Work order> From the opening line of the records through the line bearing "5_1_grt | 1.19 | 0.558 | 0.960", set down every line exactly.

Data provided>
*** Block opens ***
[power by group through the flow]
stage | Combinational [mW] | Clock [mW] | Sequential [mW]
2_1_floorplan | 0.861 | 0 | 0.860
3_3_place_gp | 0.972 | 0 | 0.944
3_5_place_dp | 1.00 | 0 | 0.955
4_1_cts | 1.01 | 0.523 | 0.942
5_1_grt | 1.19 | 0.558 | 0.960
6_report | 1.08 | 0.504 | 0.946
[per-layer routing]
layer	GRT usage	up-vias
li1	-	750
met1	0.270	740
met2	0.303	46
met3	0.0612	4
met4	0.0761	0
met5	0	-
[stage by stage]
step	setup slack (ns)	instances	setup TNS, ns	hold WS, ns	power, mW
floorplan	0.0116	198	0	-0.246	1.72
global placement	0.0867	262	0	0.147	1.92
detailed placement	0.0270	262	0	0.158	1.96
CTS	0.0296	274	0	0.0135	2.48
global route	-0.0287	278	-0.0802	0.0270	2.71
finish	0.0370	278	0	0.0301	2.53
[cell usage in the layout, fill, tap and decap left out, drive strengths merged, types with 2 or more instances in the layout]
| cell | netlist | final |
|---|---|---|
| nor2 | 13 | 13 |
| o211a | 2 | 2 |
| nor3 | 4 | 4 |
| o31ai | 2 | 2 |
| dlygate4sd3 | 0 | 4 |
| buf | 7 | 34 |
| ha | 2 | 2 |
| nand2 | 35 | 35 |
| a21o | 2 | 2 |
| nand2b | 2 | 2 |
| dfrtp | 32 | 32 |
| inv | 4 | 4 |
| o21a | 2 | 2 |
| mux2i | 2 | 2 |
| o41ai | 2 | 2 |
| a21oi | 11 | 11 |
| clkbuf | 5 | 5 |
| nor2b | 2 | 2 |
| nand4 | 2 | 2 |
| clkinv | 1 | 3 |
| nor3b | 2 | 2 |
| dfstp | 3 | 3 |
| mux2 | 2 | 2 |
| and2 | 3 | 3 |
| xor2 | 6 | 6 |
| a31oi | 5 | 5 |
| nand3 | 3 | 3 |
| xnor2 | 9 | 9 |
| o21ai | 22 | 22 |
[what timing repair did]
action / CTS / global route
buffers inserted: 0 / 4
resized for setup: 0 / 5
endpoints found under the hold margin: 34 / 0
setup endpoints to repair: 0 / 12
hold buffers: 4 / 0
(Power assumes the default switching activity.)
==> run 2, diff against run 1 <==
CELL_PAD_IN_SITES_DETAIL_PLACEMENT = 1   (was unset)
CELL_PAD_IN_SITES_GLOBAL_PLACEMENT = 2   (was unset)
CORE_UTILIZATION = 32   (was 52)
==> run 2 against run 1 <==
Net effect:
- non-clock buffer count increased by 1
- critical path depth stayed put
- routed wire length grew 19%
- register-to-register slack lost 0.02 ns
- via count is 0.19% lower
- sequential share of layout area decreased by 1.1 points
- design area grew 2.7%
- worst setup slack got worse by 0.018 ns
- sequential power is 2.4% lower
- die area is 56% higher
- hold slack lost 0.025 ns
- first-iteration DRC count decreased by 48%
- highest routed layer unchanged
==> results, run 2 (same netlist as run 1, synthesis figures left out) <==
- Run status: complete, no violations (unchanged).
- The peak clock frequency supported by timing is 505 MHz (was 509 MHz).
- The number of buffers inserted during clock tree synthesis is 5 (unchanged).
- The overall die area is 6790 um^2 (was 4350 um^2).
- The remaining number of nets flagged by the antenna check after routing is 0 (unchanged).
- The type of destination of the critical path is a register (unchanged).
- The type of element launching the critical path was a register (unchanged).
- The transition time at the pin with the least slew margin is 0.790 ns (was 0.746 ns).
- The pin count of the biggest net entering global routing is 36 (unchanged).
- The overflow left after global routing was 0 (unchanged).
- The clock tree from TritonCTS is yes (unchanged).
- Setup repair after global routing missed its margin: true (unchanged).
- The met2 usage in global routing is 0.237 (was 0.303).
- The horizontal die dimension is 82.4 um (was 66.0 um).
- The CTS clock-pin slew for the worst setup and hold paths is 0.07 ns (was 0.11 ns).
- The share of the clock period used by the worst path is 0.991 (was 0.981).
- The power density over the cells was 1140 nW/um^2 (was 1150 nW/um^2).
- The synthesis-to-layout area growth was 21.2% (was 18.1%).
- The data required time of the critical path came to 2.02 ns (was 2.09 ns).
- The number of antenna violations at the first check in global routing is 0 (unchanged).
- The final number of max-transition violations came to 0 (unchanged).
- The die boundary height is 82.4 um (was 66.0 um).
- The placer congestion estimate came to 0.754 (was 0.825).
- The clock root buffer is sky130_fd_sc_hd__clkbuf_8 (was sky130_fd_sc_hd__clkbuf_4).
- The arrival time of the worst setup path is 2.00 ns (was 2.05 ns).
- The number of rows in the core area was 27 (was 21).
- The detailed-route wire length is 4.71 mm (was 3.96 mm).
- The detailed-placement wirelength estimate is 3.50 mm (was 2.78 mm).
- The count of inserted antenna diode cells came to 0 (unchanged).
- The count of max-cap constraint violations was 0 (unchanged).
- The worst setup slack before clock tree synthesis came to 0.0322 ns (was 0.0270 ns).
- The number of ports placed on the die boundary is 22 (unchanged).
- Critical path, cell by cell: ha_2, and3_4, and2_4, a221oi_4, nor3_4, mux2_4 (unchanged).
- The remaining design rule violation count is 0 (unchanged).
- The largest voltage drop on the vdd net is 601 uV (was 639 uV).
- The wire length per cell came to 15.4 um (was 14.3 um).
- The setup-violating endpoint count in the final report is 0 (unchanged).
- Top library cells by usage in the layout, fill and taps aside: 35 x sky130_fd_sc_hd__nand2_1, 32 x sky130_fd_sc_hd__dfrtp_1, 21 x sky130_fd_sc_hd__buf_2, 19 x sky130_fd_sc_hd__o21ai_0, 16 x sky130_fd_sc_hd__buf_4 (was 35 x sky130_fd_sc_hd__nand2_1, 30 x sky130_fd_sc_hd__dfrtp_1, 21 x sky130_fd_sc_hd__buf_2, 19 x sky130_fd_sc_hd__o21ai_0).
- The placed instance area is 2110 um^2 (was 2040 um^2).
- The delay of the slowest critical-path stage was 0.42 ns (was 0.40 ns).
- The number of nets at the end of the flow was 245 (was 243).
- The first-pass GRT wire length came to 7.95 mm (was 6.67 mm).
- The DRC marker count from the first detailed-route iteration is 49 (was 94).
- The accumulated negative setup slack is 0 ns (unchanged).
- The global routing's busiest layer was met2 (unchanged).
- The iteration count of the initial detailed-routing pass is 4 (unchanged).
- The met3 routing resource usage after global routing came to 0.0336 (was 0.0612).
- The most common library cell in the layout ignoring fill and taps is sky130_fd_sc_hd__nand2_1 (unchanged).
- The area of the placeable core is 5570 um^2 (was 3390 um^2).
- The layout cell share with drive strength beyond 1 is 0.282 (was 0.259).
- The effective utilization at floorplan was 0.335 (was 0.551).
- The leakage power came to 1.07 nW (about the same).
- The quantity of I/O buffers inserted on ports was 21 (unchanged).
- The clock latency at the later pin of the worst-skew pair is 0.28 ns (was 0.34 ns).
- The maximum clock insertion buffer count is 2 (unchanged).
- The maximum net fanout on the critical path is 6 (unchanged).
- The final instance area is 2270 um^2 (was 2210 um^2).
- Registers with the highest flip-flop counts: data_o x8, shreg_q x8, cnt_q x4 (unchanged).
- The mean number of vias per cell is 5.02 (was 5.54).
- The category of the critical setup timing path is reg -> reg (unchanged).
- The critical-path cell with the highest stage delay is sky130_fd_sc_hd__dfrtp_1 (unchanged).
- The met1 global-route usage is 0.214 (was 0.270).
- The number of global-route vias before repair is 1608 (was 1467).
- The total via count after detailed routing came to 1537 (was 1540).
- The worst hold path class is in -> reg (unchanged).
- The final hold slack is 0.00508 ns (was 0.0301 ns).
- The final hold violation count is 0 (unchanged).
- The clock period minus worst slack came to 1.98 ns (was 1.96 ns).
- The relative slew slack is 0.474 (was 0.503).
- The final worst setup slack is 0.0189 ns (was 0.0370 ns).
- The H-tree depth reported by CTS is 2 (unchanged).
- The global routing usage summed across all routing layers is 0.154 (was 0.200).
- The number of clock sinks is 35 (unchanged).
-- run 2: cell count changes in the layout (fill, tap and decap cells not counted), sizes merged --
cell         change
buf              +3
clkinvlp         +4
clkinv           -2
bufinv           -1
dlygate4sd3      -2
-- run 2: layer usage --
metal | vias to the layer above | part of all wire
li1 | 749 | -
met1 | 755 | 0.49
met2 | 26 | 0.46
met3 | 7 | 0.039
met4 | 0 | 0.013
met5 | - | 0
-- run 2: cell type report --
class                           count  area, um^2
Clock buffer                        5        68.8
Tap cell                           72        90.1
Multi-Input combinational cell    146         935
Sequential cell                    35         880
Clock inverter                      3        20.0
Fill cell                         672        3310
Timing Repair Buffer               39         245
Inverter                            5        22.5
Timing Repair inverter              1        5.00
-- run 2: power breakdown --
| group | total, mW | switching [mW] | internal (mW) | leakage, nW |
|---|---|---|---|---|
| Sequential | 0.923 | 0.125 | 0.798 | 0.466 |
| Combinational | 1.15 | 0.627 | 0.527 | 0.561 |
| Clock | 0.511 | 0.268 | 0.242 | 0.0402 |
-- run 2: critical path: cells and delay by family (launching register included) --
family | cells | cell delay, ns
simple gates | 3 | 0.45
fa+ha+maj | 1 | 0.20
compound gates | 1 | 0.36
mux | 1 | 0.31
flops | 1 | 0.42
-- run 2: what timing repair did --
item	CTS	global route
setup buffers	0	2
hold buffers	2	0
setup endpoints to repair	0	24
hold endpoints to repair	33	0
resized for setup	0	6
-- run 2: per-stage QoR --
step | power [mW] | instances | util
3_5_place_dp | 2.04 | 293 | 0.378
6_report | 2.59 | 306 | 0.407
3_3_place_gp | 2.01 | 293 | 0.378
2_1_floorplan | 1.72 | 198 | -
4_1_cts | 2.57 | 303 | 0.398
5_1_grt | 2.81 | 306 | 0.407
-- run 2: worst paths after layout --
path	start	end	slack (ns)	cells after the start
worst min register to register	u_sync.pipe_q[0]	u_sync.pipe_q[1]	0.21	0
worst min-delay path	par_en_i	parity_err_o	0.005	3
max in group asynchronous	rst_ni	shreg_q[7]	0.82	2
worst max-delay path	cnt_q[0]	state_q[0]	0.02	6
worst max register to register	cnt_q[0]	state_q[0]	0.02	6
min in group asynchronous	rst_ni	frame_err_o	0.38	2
$ cat src/rtl/som_sched_pkg.sv
package som_sched_pkg;

  localparam int ALPHA_W     = 16;
  localparam int NSEG        = 5;
  localparam int SLOPE_SHIFT = 16;
  localparam int ALPHA_START = 29491;  // 0.9 in Q1.15
  localparam int ALPHA_KNEE  = 655;    // 0.02 in Q1.15

  typedef logic [ALPHA_W-1:0] alpha_t;

  typedef struct packed {
    logic [13:0] first_ep;
    logic [15:0] icpt;
    logic [15:0] slope;
  } seg_t;

  // Tuning-phase segments: rate = icpt - (slope * t) >> 16
  function automatic seg_t seg_coef(input int idx);
    seg_t s;
    case (idx)
      0:       s = '{first_ep: 14'd1000, icpt: 16'd1075, slope: 16'd27488};
      1:       s = '{first_ep: 14'd1562, icpt: 16'd727,  slope: 16'd12949};
      2:       s = '{first_ep: 14'd2125, icpt: 16'd511,  slope: 16'd6228};
      3:       s = '{first_ep: 14'd3250, icpt: 16'd321,  slope: 16'd2405};
      default: s = '{first_ep: 14'd5500, icpt: 16'd184,  slope: 16'd773};
    endcase
    return s;
  endfunction

  function automatic int ceil_sqrt(input int v);
    int r;
    r = 0;
    for (int k = 0; k <= v; k++) begin
      if (k * k < v) r = k + 1;
    end
    return r;
  endfunction

endpackage

$ cat src/rtl/som_epoch_ctr.sv
module som_epoch_ctr #(
  parameter int T_MAX = 10000,
  parameter int EW    = $clog2(T_MAX + 1)
) (
  input  logic          clk,
  input  logic          srst,
  input  logic          tick,
  output logic [EW-1:0] epoch,
  output logic          adv
);
  logic [EW-1:0] cnt_q;

  assign adv   = tick && (cnt_q != EW'(T_MAX));
  assign epoch = cnt_q;

  always_ff @(posedge clk) begin
    if (srst)     cnt_q <= '0;
    else if (adv) cnt_q <= cnt_q + EW'(1);
  end
endmodule

$ cat src/rtl/som_lin_ramp.sv
module som_lin_ramp #(
  parameter int VW    = 16,
  parameter int START = 0,
  parameter int DROP  = 0,
  parameter int SPAN  = 1
) (
  input  logic          clk,
  input  logic          srst,
  input  logic          step,
  output logic [VW-1:0] value
);
  localparam int QUO = DROP / SPAN;
  localparam int REM = DROP % SPAN;
  localparam int RMW = $clog2(SPAN + 1);

  logic [VW-1:0]  val_q;
  logic [RMW-1:0] rem_q, rem_nx;
  logic [RMW:0]   rem_sum;
  logic           carry;
  logic [VW-1:0]  dec;

  always_comb begin
    rem_sum = {1'b0, rem_q} + (RMW+1)'(REM);
    carry   = (rem_sum >= (RMW+1)'(SPAN));
    rem_nx  = carry ? RMW'(rem_sum - (RMW+1)'(SPAN)) : RMW'(rem_sum);
    dec     = VW'(QUO) + VW'(carry);
  end

  always_ff @(posedge clk) begin
    if (srst) begin
      val_q <= VW'(START);
      rem_q <= '0;
    end else if (step) begin
      val_q <= val_q - dec;
      rem_q <= rem_nx;
    end
  end

  assign value = val_q;
endmodule

$ cat src/rtl/som_pwl_decay.sv
module som_pwl_decay
  import som_sched_pkg::*;
#(
  parameter int EW = 14
) (
  input  logic [EW-1:0] epoch,
  output alpha_t        rate
);
  localparam int PW = ALPHA_W + EW;

  logic [NSEG-1:0] hit;
  seg_t            sel;
  logic [PW-1:0]   prod;
  logic [PW-1:0]   drop;

  for (genvar g = 0; g < NSEG; g++) begin : g_seg
    localparam seg_t S = seg_coef(g);
    assign hit[g] = (32'(epoch) >= 32'(S.first_ep));
  end

  always_comb begin
    sel = seg_coef(0);
    for (int i = 0; i < NSEG; i++) begin
      if (hit[i]) sel = seg_coef(i);
    end
    prod = PW'(sel.slope) * PW'(epoch);
    drop = prod >> SLOPE_SHIFT;
    rate = sel.icpt - drop[ALPHA_W-1:0];
  end
endmodule

$ cat src/rtl/som_sched.sv
module som_sched
  import som_sched_pkg::*;
#(
  parameter int ROWS  = 5,
  parameter int COLS  = 5,
  parameter int TAU   = 1000,
  parameter int T_MAX = 10000,
  localparam int EW     = $clog2(T_MAX + 1),
  localparam int R0_RAW = ceil_sqrt((ROWS - 1) * (ROWS - 1) + (COLS - 1) * (COLS - 1)),
  localparam int R0     = (R0_RAW < 1) ? 1 : R0_RAW,
  localparam int RW     = $clog2(R0 + 1)
) (
  input  logic          clk,
  input  logic          srst,
  input  logic          epoch_tick,
  output logic [EW-1:0] epoch_o,
  output logic [15:0]   alpha_o,
  output logic [RW-1:0] radius_o,
  output logic          tuning_o
);
  logic [EW-1:0] epoch;
  logic          adv;
  logic          ord_step;
  alpha_t        alpha_ord;
  alpha_t        alpha_tun;
  logic [RW-1:0] rad_ord;
  logic          tuning;

  som_epoch_ctr #(.T_MAX(T_MAX), .EW(EW)) ctr_i (
    .clk(clk), .srst(srst), .tick(epoch_tick), .epoch(epoch), .adv(adv)
  );

  assign tuning   = (epoch >= EW'(TAU));
  assign ord_step = adv && !tuning;

  som_lin_ramp #(
    .VW(ALPHA_W), .START(ALPHA_START), .DROP(ALPHA_START - ALPHA_KNEE), .SPAN(TAU)
  ) alpha_ramp_i (
    .clk(clk), .srst(srst), .step(ord_step), .value(alpha_ord)
  );

  som_lin_ramp #(
    .VW(RW), .START(R0), .DROP(R0 - 1), .SPAN(TAU)
  ) radius_ramp_i (
    .clk(clk), .srst(srst), .step(ord_step), .value(rad_ord)
  );

  som_pwl_decay #(.EW(EW)) pwl_i (
    .epoch(epoch), .rate(alpha_tun)
  );

  assign epoch_o  = epoch;
  assign tuning_o = tuning;
  assign alpha_o  = tuning ? alpha_tun : alpha_ord;
  assign radius_o = tuning ? RW'(1) : rad_ord;
endmodule

$ cat config.mk
export PLATFORM = sky130hd
export DESIGN_NAME = som_sched
export DESIGN_NICKNAME = d
export VERILOG_FILES = /design/src/rtl/som_sched_pkg.sv /design/src/rtl/som_epoch_ctr.sv /design/src/rtl/som_lin_ramp.sv /design/src/rtl/som_pwl_decay.sv /design/src/rtl/som_sched.sv
export SDC_FILE = /design/constraint.sdc
export NUM_CORES = 1
export LEC_CHECK = 0
export ABC_AREA = 1
export CAP_MARGIN = 25
export CORE_UTILIZATION = 40
export DETAILED_ROUTE_END_ITERATION = 16
export RECOVER_POWER = 25
export SETUP_SLACK_MARGIN = 0.5
export SYNTH_ARGS = -nofsm -noshare
export SYNTH_HDL_FRONTEND = slang
export SYNTH_SLANG_ARGS = --single-unit
$ cat constraint.sdc
create_clock -name clk -period 20.5 [get_ports clk]
set_input_delay 4.1 -clock clk [delete_from_list [all_inputs] [get_ports clk]]
set_output_delay 4.1 -clock clk [all_outputs]
set_load 0.005 [all_outputs]
==> results by group <==
Global route
  • Largest net degree at the start of global routing: 31
  • Number of global-route vias before repair: 8040
  • First-pass GRT wire length: ~42000 µm
  • Total GRT Usage: 0.2193
  • Initial antenna violation count: 0
  • Total congestion overflow: 0

STA
  • Clk_skew: 0.01318 ns
  • Fmax: 68.62 MHz
  • Max-slew violations: 0
  • Slew margin rel.: 0.02689
  • RSZ-0062 raised after global routing: false
  • Fin Setup TNS: 0 ns
  • Final Hold Vio Count: 0
  • Min Tclk post-route: 14.57 ns
  • Period utilization: 0.7109
  • Hold Worst Slack: ~0.48 ns
  • # setup viols final: 0
  • Worst slew pin tran: ~1.5 ns

Power and ir drop
  • Pleak: 5.594 nW
  • Power Dens Cells: 29.03 mW/mm²
  • Maximum vdd drop: approximately 0.000033 V

CTS
  • Worst-path clk slew: ~0.080 ns
  • Hold buffer count at CTS: 0
  • CTS H-Tree Depth: 2
  • CTS buffer count: 5
  • Clock sinks: 51
  • Post-CTS sizing: 0
  • CTS max path bufs: 2
  • # Post-CTS Setup Buffers: 0
  • CTS tree: yes
  • Root buf cell: clkbuf_16
  • Clock Latency Late Sink: 0.31 ns

Setup path
  • Worst EP required: 16.40 ns
  • R2r worst-path depth: 10
  • Slowest library cell on the worst path: dfxtp_1
  • CP Launch Type: register
  • Crit path kind: register to output port
  • CP peak stage delay: 0.62 ns
  • Crit. End Element: output port
  • Worst-path maximum fanout: 11
  • Critical path data arrival time: 10.47 ns
  • Crit-path most repeated cell: nand2_1

Placement
  • Placed insts: 1635
  • DP HPWL: ~21000 µm
  • Port Buffers: 36
  • GPL Wtd Cong: roughly 0.95
  • Area post-placement: 0.01030 mm²

Finish
  • Design area: 0.01044 mm²
  • Ratio of cells with drive above 1 in the final layout: 0.04381
  • Area delta synth->final: 8.239%
  • Layout fillers: 2478
  • Ant diodes: 0
  • Fin nets: approximately 1600
  • Finished Layout Cells: about 1600

Detailed routing
  • Initial DRC count: 491
  • DRC viols: 0
  • Routed Antenna Nets: 0
  • Drt total wl: 25370 µm
  • Via count: 8199
  • Drt wl/cell: 15.44 µm
  • DR vias/cell: around 5.0
  • Pre-antenna DRT Iters: 5

Synth
  • Synth Warn #: 0
  • Sequential area share after synthesis: 0.1059
  • Avg Cell Area, Syn: ~7.4 µm²
  • Cell taking the most area after synthesis: fa_1
  • Yosys cell types: 49
  • #FFs+latches synth: 51
  • Share of the synthesized area in the top cell type: 0.2367
  • Gate count after technology mapping: 1299
  • Synthesized area: 0.009643 mm²
  • Synth area leaders: fa_1 24%, ha_1 18%, inv_1 11%

Min path
  • Hold Path Depth: 1
  • Worst Hold Class: register to register

Floorplan
  • Num rows: 56
  • I/O Pins: 37
  • Core ar.: 0.02354 mm²
  • Die width: ~160 µm
  • Die ar.: 0.02473 mm²
  • Initial cell density of the core: 0.4096
  • Die H: about 160 µm

Run status
  • Status: completed

Flow run
  • Number of max-cap violations: 0
## metrics by stage
step                      worst slack (ns)    util  power [W]
final                                5.927  0.4433  0.0003030
after global placement               6.307  0.4377  0.0002146
after global routing                 5.117  0.4433  0.0003267
after detailed placement             6.304  0.4377  0.0002150
after CTS                            5.901  0.4440  0.0003063
after floorplan                      8.394       -  0.0001902
## worst max-delay path: cells and delay by family, from the launching register on
kind                       cells  cell delay (ns)
xor gates and xnor gates       1             0.19
and+or+nand+nor               20             2.03
adders and majority gates      9             4.06
DFF                            1             0.62
AOI/OAI and AO/OA              8             1.34
buffers and inverters          8             1.91
## routing by layer
layer  share of wire  track usage
met3           0.048      0.02368
met5               0            0
met4           0.032      0.07351
met1            0.46       0.3022
met2            0.46       0.3563
## cells in the final DEF (no fill, tap or decap), drive strengths merged, types with 2 or more instances in the layout
cell,count
dfxtp,51
or2,3
a21oi,75
nand2,205
a21boi,2
dlygate4sd3,9
nand3b,3
inv,288
ha,141
o2111a,2
nand3,35
a31oi,7
clkbuf,6
nor4,5
nand4,14
nor2,154
fa,114
xor2,20
a211oi,4
a21o,6
clkinv,5
o21bai,4
clkdlybuf4s50,27
o21a,4
o21ai,78
o211ai,5
nor3,23
xnor2,12
conb,15
## synthesized netlist by cell type (all sizes together)
master,instances
nor2,154
buf,10
xnor2,12
o21ai,78
nor4,5
dfxtp,51
fa,114
a21oi,75
o21a,4
and2,1
nor3,23
a31oi,7
clkbuf,24
ha,141
o21bai,4
or2,3
xor2,20
clkinv,4
or3,1
o221ai,1
inv,287
o211ai,5
o2111a,2
nand2,205
a211oi,4
nand3b,3
o22ai,1
a221oi,1
nand4,14
a21o,6
nand3,35
a21boi,2
conb,2
## path summary, 6_finish.rpt
path | from | to | slack [ns]
hold / removal | radius_ramp_i.value[2] | radius_ramp_i.value[2] | 0.48
setup / recovery | ctr_i.epoch[0] | alpha_o[12] | 5.93
setup reg to reg | ctr_i.epoch[0] | radius_ramp_i.rem_q[0] | 15.97
hold reg to reg | radius_ramp_i.value[2] | radius_ramp_i.value[2] | 0.48
## state kept, by name, summed over array words and instances (netlist names)
name / cells
radius_ramp_i.value: 3
radius_ramp_i.rem_q: 10
ctr_i.epoch: 14
alpha_ramp_i.rem_q: 8
alpha_ramp_i.value: 16
## cell type report
cell class	count	area [µm²]	area share
Clock buffer	5	125.1	0.01199
Clock inverter	3	23.77	0.002278
Inverter	291	1092	0.1047
Multi-Input combinational cell	936	7405	0.7094
Sequential cell	51	1021	0.09782
Tap cell	319	399.1	0.03824
Timing Repair Buffer	38	371.6	0.03560
## power by group
group	internal, W	switching, W
registers	0.000104	0.00000549
logic	0.0000405	0.0000629
clock network	0.0000461	0.0000436
## cell families (layout without fill, tap and decap cells)
group / count (synthesis) / count (layout) / synth area share
AOI/OAI and AO/OA: 190 / 190 / 0.1151
xor gates and xnor gates: 32 / 32 / 0.02906
adders and majority gates: 255 / 255 / 0.4196
other: 2 / 15 / 0.0007788
and+or+nand+nor: 444 / 444 / 0.1996
DFF: 51 / 51 / 0.1059
buffers and inverters: 325 / 337 / 0.1300
No activity file was read; power rests on OpenSTA's default activity.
*** Block closes ***
Answer section>
[power by group through the flow]
stage | Combinational [mW] | Clock [mW] | Sequential [mW]
2_1_floorplan | 0.861 | 0 | 0.860
3_3_place_gp | 0.972 | 0 | 0.944
3_5_place_dp | 1.00 | 0 | 0.955
4_1_cts | 1.01 | 0.523 | 0.942
5_1_grt | 1.19 | 0.558 | 0.960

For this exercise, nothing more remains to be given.